[Data for this exercise]:

· · · ·

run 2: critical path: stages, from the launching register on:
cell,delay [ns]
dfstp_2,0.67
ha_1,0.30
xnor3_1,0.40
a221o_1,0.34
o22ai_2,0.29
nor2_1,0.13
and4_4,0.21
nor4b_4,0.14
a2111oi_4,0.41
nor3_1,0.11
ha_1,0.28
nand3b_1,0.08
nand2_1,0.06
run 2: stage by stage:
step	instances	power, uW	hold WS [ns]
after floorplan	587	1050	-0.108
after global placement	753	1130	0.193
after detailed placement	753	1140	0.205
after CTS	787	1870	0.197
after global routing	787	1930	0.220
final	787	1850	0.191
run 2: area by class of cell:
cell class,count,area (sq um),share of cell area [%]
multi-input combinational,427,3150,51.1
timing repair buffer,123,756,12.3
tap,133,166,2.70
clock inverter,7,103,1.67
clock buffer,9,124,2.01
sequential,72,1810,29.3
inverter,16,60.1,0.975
## src/inc/cde_pkg.sv

```systemverilog
// Constants, types and expansion functions of the colour depth table
package cde_pkg;

    // Component, table and FIFO geometry
    localparam int        COMP_W      = 6;
    localparam int        PIX_W       = 18;
    localparam int        TABLE_DEPTH = 128;
    localparam int        INDEX_W     = 7;
    localparam int        FIFO_DEPTH  = 32;
    localparam int        LEVEL_W     = 6;

    // Zero-based entry positions of each colour section
    localparam logic [6:0] RED_BASE   = 7'h00;
    localparam logic [6:0] GREEN_BASE = 7'h20;
    localparam logic [6:0] BLUE_BASE  = 7'h60;
    localparam logic [6:0] LAST_POS   = 7'h7f;

    // Slack kept in the FIFO for pixels already in flight
    localparam logic [6:0] FIFO_SLACK = 7'h03;

    // Pixel depth selection
    typedef enum logic [1:0]
    {
        CDE_MODE_18 = 2'h0,
        CDE_MODE_16 = 2'h1,
        CDE_MODE_12 = 2'h2
    } cde_mode_e;

    // Load sequencer states
    typedef enum logic [1:0]
    {
        CDE_IDLE = 2'b01,
        CDE_LOAD = 2'b10
    } cde_state_e;

    // Default for a 5-bit code: shift left, append the top bit
    function automatic logic [5:0] cde_exp5(input logic [4:0] code);
        cde_exp5 = {code, code[4]};
    endfunction

    // Default for a 4-bit code: append the two top bits
    function automatic logic [5:0] cde_exp4(input logic [3:0] code);
        cde_exp4 = {code, code[3:2]};
    endfunction

endpackage

```

## src/hdl/cde_fifo.sv

```systemverilog
// Synchronous FIFO with valid and ready on both sides
`timescale 1ns/1ps
module cde_fifo
    import cde_pkg::*;
#(
    parameter int WIDTH = 18,
    parameter int DEPTH = 32
)
(
    // Clock and reset
    input  wire logic                       clock,
    input  wire logic                       srst,
    // Filling side
    input  wire logic                       in_valid,
    output logic                            in_ready,
    input  wire logic [WIDTH-1:0]           in_data,
    // Draining side
    output logic                            out_valid,
    input  wire logic                       out_ready,
    output logic [WIDTH-1:0]                out_data,
    // Occupancy
    output logic [$clog2(DEPTH):0]          level
);

    localparam int PTR_W = $clog2(DEPTH);

    logic [WIDTH-1:0] mem [DEPTH];
    logic [PTR_W-1:0] wr_ptr_reg;
    logic [PTR_W-1:0] rd_ptr_reg;
    logic [PTR_W:0]   count_reg;
    logic             push;
    logic             pop;

    // Handshake terms
    assign in_ready  = (count_reg != (PTR_W+1)'(DEPTH));
    assign out_valid = (count_reg != '0);
    assign push      = in_valid && in_ready;
    assign pop       = out_valid && out_ready;
    assign out_data  = mem[rd_ptr_reg];
    assign level     = count_reg;

    // Storage write
    always_ff @(posedge clock)
    begin
        if (push)
        begin
            mem[wr_ptr_reg] <= in_data;
        end
    end

    // Pointers and count
    always_ff @(posedge clock)
    begin
        if (srst)
        begin
            wr_ptr_reg <= '0;
            rd_ptr_reg <= '0;
            count_reg  <= '0;
        end
        else
        begin
            if (push)
            begin
                wr_ptr_reg <= wr_ptr_reg + 1'b1;
            end
            if (pop)
            begin
                rd_ptr_reg <= rd_ptr_reg + 1'b1;
            end
            if (push && !pop)
            begin
                count_reg <= count_reg + 1'b1;
            end
            else if (pop && !push)
            begin
                count_reg <= count_reg - 1'b1;
            end
        end
    end

endmodule

```

## src/hdl/cde_table.sv

```systemverilog
// Programmable 128-entry expansion table with per-entry written flags
`timescale 1ns/1ps
module cde_table
    import cde_pkg::*;
(
    // Clock and reset
    input  wire logic               clock,
    input  wire logic               srst,
    // Write port
    input  wire logic               wr_en,
    input  wire logic [INDEX_W-1:0] wr_index,
    input  wire logic [COMP_W-1:0]  wr_data,
    // Read ports, red, green, blue
    input  wire logic [INDEX_W-1:0] rd_index [3],
    output logic [COMP_W-1:0]       rd_data  [3],
    output logic                    rd_set   [3]
);

    logic [COMP_W-1:0] entry_reg [TABLE_DEPTH];
    logic              set_reg   [TABLE_DEPTH];

    // Hardware reset reloads the defaults and forgets host writes
    always_ff @(posedge clock)
    begin
        if (srst)
        begin
            for (int i = 0; i < TABLE_DEPTH; i++)
            begin
                set_reg[i] <= 1'b0;
                if (i < 32)
                begin
                    entry_reg[i] <= cde_exp5(5'(i));
                end
                else if (i < 96)
                begin
                    entry_reg[i] <= 6'(i - 32);
                end
                else
                begin
                    entry_reg[i] <= cde_exp5(5'(i - 96));
                end
            end
        end
        else if (wr_en)
        begin
            entry_reg[wr_index] <= wr_data;
            set_reg[wr_index]   <= 1'b1;
        end
    end

    // Three read ports
    genvar g;
    generate
        for (g = 0; g < 3; g++)
        begin : g_rd
            assign rd_data[g] = entry_reg[rd_index[g]];
            assign rd_set[g]  = set_reg[rd_index[g]];
        end
    endgenerate

endmodule

```

## src/hdl/cde_lut.sv

```systemverilog
// Colour depth expansion stage between host pixels and frame memory
`timescale 1ns/1ps

// Notes on behaviour
// - 16-bit mode: 5-bit red and blue expand to 6 bits by table.
// - Red section holds 32 entries, load positions 1..32, index by red.
// - Green section holds 64 entries, positions 33..96, index by green.
// - Blue section holds 32 entries, positions 97..128, index by blue.
// - Hardware reset puts every entry back to its default.
// - Red defaults for 00000..01111: shift left, append zero.
// - Red defaults for 10000..11111: shift left, append one.
// - Green defaults equal the green code unchanged.
// - Blue defaults follow red: shift left, append the top bit.
// - 12-bit mode: 4-bit red uses positions 1..16 only.
// - 12-bit default: input followed by its two top bits.
// - 12-bit input 0100 gives default 010001.
// - 12-bit green uses 33..48, blue 97..112, same default pattern.
// - Software reset leaves the table untouched.
module cde_lut
    import cde_pkg::*;
(
    // Clock and reset
    input  wire logic              clock,
    input  wire logic              srst,
    input  wire logic              soft_reset,
    // Pixel depth selection
    input  wire logic [1:0]        pixel_mode,
    // Host pixel stream
    input  wire logic              pix_valid,
    output logic                   pix_ready_reg,
    input  wire logic [COMP_W-1:0] pix_red,
    input  wire logic [COMP_W-1:0] pix_green,
    input  wire logic [COMP_W-1:0] pix_blue,
    // Table load stream
    input  wire logic              color_table_load_command,
    input  wire logic              param_valid,
    input  wire logic [COMP_W-1:0] param_data,
    output logic                   load_busy_reg,
    output logic                   load_done_reg,
    output logic                   param_ignored_reg,
    // Frame memory write stream
    output logic                   fm_valid_reg,
    input  wire logic              fm_ready,
    output logic [COMP_W-1:0]      fm_red_reg,
    output logic [COMP_W-1:0]      fm_green_reg,
    output logic [COMP_W-1:0]      fm_blue_reg
);

    cde_state_e           state_reg;
    logic [INDEX_W-1:0]   pos_reg;
    logic                 tbl_wr;
    logic [INDEX_W-1:0]   rd_index [3];
    logic [COMP_W-1:0]    rd_data  [3];
    logic                 rd_set   [3];
    logic [COMP_W-1:0]    exp_red;
    logic [COMP_W-1:0]    exp_green;
    logic [COMP_W-1:0]    exp_blue;
    logic                 accept;
    logic                 stage_valid_reg;
    logic [PIX_W-1:0]     stage_data_reg;
    logic                 fifo_in_ready;
    logic                 fifo_out_valid;
    logic                 fifo_pop;
    logic [PIX_W-1:0]     fifo_out_data;
    logic [LEVEL_W-1:0]   fifo_level;
    logic                 stage_push;

    // Stored entry wins once the host wrote it, else the mode default
    function automatic logic [5:0] pick(input logic       set,
                                        input logic [5:0] stored,
                                        input logic [5:0] dflt);
        pick = set ? stored : dflt;
    endfunction

    // Load writes go to the position counted in the sequence;
    // a command in the same cycle wins and the parameter is dropped
    assign tbl_wr = param_valid && !color_table_load_command &&
                    (state_reg == CDE_LOAD);

    // Table storage
    cde_table u_table
    (
        .clock    (clock),
        .srst     (srst),
        .wr_en    (tbl_wr),
        .wr_index (pos_reg),
        .wr_data  (param_data),
        .rd_index (rd_index),
        .rd_data  (rd_data),
        .rd_set   (rd_set)
    );

    // Load sequencer; software reset only aborts a running load
    always_ff @(posedge clock)
    begin
        if (srst || soft_reset)
        begin
            state_reg         <= CDE_IDLE;
            pos_reg           <= '0;
            load_done_reg     <= 1'b0;
            param_ignored_reg <= 1'b0;
        end
        else
        begin
            load_done_reg     <= 1'b0;
            param_ignored_reg <= 1'b0;
            case (state_reg)
                CDE_IDLE:
                begin
                    if (param_valid && !color_table_load_command)
                    begin
                        param_ignored_reg <= 1'b1;
                    end
                end
                CDE_LOAD:
                begin
                    if (param_valid && !color_table_load_command)
                    begin
                        pos_reg <= pos_reg + 1'b1;
                        if (pos_reg == LAST_POS)
                        begin
                            state_reg     <= CDE_IDLE;
                            load_done_reg <= 1'b1;
                        end
                    end
                end
                default:
                begin
                    state_reg <= CDE_IDLE;
                end
            endcase
            if (color_table_load_command)
            begin
                state_reg <= CDE_LOAD;
                pos_reg   <= '0;
            end
        end
    end

    // Busy flag mirrors the sequencer state
    always_ff @(posedge clock)
    begin
        if (srst || soft_reset)
        begin
            load_busy_reg <= 1'b0;
        end
        else if (color_table_load_command)
        begin
            load_busy_reg <= 1'b1;
        end
        else if (state_reg == CDE_LOAD && param_valid &&
                 pos_reg == LAST_POS)
        begin
            load_busy_reg <= 1'b0;
        end
    end

    // Table indices for the incoming pixel
    always_comb
    begin
        rd_index[0] = RED_BASE;
        rd_index[1] = GREEN_BASE;
        rd_index[2] = BLUE_BASE;
        case (cde_mode_e'(pixel_mode))
            CDE_MODE_16:
            begin
                rd_index[0] = RED_BASE + {2'h0, pix_red[4:0]};
                rd_index[1] = GREEN_BASE + {1'h0, pix_green};
                rd_index[2] = BLUE_BASE + {2'h0, pix_blue[4:0]};
            end
            CDE_MODE_12:
            begin
                rd_index[0] = RED_BASE + {3'h0, pix_red[3:0]};
                rd_index[1] = GREEN_BASE + {3'h0, pix_green[3:0]};
                rd_index[2] = BLUE_BASE + {3'h0, pix_blue[3:0]};
            end
            default:
            begin
                rd_index[0] = RED_BASE;
            end
        endcase
    end

    // Expansion of each component
    always_comb
    begin
        exp_red   = pix_red;
        exp_green = pix_green;
        exp_blue  = pix_blue;
        case (cde_mode_e'(pixel_mode))
            CDE_MODE_16:
            begin
                // Top bit appended covers both halves of the range
                exp_red   = pick(rd_set[0], rd_data[0],
                                 cde_exp5(pix_red[4:0]));
                exp_green = pick(rd_set[1], rd_data[1],
                                 pix_green);
                exp_blue  = pick(rd_set[2], rd_data[2],
                                 cde_exp5(pix_blue[4:0]));
            end
            CDE_MODE_12:
            begin
                // 0100 gives 010001, 1100 gives 110011
                exp_red   = pick(rd_set[0], rd_data[0],
                                 cde_exp4(pix_red[3:0]));
                exp_green = pick(rd_set[1], rd_data[1],
                                 cde_exp4(pix_green[3:0]));
                exp_blue  = pick(rd_set[2], rd_data[2],
                                 cde_exp4(pix_blue[3:0]));
            end
            default:
            begin
                exp_red   = pix_red;
                exp_green = pix_green;
                exp_blue  = pix_blue;
            end
        endcase
    end

    // Pixel handshake and stage push
    assign accept     = pix_valid && pix_ready_reg;
    assign stage_push = stage_valid_reg && fifo_in_ready;

    // Ready is registered, so keep room for pixels already in flight
    always_ff @(posedge clock)
    begin
        if (srst)
        begin
            pix_ready_reg <= 1'b0;
        end
        else
        begin
            pix_ready_reg <= ({1'b0, fifo_level} + FIFO_SLACK) <=
                             7'(FIFO_DEPTH);
        end
    end

    // Expansion stage register; table defaults hold from reset
    always_ff @(posedge clock)
    begin
        if (srst)
        begin
            stage_valid_reg <= 1'b0;
            stage_data_reg  <= '0;
        end
        else if (accept)
        begin
            stage_valid_reg <= 1'b1;
            stage_data_reg  <= {exp_red, exp_green, exp_blue};
        end
        else if (stage_push)
        begin
            stage_valid_reg <= 1'b0;
        end
    end

    // Buffer between expansion and frame memory
    cde_fifo #(.WIDTH(PIX_W), .DEPTH(FIFO_DEPTH)) u_fifo
    (
        .clock     (clock),
        .srst      (srst),
        .in_valid  (stage_valid_reg),
        .in_ready  (fifo_in_ready),
        .in_data   (stage_data_reg),
        .out_valid (fifo_out_valid),
        .out_ready (fifo_pop),
        .out_data  (fifo_out_data),
        .level     (fifo_level)
    );

    // Output register refills whenever it is empty or being taken
    assign fifo_pop = fifo_out_valid && (!fm_valid_reg || fm_ready);

    // Frame memory write word
    always_ff @(posedge clock)
    begin
        if (srst)
        begin
            fm_valid_reg <= 1'b0;
            fm_red_reg   <= '0;
            fm_green_reg <= '0;
            fm_blue_reg  <= '0;
        end
        else if (fifo_pop)
        begin
            fm_valid_reg <= 1'b1;
            fm_red_reg   <= fifo_out_data[17:12];
            fm_green_reg <= fifo_out_data[11:6];
            fm_blue_reg  <= fifo_out_data[5:0];
        end
        else if (fm_ready)
        begin
            fm_valid_reg <= 1'b0;
        end
    end

endmodule

```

· · · ·

[Your objective]: In the entries above, find each line that has the word "holds". Copy it.

[Written answer]:
// - Red section holds 32 entries, load positions 1..32, index by red.
// - Green section holds 64 entries, positions 33..96, index by green.
// - Blue section holds 32 entries, positions 97..128, index by blue.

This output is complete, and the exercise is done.